* **Work required**
For the word "cells", copy every line of the material that includes it.

== Provided records ==

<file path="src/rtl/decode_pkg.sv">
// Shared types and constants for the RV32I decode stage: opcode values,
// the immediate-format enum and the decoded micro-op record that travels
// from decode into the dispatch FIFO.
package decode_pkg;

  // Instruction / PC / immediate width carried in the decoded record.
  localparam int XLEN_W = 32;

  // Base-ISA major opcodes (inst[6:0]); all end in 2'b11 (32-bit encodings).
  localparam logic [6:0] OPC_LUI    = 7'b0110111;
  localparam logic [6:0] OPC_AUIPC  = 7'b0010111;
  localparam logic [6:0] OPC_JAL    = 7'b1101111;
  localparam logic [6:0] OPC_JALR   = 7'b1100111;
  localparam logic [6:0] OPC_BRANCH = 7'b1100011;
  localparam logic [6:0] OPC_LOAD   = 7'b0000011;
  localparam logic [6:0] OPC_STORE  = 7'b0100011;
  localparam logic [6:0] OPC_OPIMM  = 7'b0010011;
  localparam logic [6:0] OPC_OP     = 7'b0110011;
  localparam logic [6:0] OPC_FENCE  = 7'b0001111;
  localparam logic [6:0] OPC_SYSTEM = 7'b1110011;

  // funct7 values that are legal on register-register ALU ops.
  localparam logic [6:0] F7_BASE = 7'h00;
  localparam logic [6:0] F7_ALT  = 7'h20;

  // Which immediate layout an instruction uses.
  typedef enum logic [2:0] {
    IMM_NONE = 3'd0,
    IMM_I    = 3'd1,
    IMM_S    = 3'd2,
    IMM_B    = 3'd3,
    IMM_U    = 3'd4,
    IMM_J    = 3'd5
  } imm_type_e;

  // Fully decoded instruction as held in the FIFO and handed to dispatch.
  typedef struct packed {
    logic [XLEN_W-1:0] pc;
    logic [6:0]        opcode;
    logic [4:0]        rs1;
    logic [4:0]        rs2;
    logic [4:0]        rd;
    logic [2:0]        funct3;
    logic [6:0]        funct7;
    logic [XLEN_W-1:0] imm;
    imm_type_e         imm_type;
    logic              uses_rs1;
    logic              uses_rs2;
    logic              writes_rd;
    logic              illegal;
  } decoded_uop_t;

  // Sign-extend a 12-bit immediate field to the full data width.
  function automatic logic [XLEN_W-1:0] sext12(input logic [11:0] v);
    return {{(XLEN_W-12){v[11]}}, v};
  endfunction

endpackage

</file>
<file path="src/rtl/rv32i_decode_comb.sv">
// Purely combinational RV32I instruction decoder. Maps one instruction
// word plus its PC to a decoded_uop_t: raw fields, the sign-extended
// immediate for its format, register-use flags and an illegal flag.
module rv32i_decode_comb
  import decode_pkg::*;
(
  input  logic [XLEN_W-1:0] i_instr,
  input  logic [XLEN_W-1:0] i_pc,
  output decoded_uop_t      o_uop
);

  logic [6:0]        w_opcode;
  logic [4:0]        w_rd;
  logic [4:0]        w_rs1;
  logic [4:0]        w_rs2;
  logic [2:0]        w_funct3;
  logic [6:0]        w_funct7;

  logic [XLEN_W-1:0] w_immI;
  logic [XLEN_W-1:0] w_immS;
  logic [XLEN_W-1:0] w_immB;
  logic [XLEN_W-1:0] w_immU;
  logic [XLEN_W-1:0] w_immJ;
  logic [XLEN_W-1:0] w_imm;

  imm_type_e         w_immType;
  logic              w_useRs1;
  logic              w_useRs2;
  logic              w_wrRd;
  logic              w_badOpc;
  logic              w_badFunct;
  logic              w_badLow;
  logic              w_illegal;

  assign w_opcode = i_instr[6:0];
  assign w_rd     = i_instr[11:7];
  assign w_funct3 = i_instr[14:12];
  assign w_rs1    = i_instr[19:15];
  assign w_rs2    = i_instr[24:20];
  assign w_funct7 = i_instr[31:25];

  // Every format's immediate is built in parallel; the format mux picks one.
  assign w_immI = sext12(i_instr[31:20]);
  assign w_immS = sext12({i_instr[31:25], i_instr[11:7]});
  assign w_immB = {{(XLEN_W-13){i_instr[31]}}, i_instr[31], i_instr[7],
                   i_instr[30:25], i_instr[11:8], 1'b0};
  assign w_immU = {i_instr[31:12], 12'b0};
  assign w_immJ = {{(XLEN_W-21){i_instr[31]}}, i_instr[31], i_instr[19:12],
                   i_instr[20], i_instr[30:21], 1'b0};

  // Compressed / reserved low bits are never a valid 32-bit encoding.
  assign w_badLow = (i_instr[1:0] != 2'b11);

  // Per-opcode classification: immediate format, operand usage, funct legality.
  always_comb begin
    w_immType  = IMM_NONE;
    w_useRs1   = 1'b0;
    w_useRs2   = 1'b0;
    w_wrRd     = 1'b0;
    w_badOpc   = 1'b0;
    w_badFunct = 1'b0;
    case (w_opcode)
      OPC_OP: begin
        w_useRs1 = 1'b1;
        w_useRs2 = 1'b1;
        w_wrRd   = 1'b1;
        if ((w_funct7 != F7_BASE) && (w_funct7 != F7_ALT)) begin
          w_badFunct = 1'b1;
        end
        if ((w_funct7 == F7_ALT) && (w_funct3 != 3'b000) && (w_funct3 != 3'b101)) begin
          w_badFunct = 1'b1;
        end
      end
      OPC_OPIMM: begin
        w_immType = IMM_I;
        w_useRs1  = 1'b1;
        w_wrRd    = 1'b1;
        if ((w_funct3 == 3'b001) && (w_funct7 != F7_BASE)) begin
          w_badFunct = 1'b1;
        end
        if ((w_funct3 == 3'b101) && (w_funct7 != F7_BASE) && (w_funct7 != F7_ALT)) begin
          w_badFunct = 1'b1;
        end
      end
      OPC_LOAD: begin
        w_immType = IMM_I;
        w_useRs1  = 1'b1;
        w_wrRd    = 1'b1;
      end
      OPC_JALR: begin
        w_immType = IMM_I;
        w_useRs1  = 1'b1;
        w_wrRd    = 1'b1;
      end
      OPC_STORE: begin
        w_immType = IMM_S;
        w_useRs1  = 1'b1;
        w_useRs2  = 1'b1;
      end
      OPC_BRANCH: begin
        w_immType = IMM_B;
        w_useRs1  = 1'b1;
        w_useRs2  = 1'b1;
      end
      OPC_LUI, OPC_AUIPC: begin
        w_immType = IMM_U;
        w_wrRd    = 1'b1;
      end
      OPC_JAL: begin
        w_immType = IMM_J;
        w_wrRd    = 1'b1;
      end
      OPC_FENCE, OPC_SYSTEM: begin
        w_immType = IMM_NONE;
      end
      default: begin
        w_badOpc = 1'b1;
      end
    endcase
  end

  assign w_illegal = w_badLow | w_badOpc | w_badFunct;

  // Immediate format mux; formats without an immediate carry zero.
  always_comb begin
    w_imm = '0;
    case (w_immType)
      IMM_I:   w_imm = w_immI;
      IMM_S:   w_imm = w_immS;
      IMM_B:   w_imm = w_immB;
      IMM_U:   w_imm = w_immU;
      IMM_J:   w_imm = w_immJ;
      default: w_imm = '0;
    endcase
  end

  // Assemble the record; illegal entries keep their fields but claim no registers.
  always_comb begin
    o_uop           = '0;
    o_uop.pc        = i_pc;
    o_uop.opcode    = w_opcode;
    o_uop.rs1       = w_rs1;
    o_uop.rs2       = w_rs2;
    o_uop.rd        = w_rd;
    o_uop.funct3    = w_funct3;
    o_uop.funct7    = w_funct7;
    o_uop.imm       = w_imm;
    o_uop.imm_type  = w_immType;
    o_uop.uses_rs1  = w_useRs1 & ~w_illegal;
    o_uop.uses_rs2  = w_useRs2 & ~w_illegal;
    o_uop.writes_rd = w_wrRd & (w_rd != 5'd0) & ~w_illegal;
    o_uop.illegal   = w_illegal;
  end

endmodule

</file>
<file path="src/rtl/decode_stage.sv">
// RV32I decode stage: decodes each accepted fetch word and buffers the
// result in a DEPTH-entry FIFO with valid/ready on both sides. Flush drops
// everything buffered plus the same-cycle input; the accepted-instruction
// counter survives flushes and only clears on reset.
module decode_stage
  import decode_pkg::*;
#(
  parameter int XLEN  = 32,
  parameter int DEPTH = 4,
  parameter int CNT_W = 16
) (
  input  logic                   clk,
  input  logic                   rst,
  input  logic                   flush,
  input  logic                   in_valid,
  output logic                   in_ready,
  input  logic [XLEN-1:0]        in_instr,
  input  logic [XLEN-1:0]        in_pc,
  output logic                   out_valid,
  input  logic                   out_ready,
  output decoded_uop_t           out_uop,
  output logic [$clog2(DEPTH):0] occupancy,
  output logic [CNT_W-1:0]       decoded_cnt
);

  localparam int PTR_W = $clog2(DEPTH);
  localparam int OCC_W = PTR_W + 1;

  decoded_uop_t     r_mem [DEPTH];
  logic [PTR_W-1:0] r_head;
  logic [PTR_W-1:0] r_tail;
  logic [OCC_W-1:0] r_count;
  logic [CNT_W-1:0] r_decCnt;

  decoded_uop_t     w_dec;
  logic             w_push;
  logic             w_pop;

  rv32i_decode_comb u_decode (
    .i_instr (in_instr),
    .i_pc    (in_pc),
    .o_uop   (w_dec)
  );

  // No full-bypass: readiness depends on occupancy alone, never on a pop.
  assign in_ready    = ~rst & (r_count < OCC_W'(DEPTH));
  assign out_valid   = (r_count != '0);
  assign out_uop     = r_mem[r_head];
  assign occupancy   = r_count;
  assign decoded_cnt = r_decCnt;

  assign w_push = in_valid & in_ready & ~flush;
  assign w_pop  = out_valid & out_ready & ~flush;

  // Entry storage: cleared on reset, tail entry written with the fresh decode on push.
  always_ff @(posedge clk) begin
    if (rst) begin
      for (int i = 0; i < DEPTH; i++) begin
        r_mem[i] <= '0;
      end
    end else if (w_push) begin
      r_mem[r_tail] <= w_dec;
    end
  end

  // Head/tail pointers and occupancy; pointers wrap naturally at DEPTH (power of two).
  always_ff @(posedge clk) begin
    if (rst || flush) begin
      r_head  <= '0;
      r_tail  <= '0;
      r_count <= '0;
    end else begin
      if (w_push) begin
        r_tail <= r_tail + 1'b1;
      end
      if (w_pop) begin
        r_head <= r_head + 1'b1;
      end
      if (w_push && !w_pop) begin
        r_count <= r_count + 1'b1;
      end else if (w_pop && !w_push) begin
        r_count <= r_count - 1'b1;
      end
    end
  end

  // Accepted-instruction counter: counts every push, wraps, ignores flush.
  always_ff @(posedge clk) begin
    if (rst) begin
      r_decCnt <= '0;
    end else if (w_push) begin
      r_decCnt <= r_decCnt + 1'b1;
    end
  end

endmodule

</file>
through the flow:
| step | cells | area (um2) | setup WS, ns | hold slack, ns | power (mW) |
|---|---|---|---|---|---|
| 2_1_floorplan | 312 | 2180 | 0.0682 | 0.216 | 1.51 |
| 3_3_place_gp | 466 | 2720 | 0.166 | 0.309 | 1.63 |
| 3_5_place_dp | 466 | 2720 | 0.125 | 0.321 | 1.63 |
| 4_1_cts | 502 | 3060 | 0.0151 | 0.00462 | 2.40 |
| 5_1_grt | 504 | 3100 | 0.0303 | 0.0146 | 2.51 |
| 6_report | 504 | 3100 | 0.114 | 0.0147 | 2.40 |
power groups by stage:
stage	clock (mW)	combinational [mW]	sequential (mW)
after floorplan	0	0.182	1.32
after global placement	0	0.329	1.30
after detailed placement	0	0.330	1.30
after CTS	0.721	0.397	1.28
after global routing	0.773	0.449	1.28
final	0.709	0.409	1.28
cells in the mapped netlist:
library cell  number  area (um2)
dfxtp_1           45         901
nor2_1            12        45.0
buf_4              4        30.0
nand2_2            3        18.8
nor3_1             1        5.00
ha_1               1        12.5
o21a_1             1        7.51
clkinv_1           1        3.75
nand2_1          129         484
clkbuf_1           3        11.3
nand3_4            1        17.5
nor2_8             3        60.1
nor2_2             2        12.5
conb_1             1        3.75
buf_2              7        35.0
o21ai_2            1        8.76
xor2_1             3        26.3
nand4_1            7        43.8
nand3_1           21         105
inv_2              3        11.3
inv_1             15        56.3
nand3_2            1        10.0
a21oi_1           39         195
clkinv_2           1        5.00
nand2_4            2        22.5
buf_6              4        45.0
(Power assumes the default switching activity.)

===

* **Answer for the task**
| step | cells | area (um2) | setup WS, ns | hold slack, ns | power (mW) |
cells in the mapped netlist:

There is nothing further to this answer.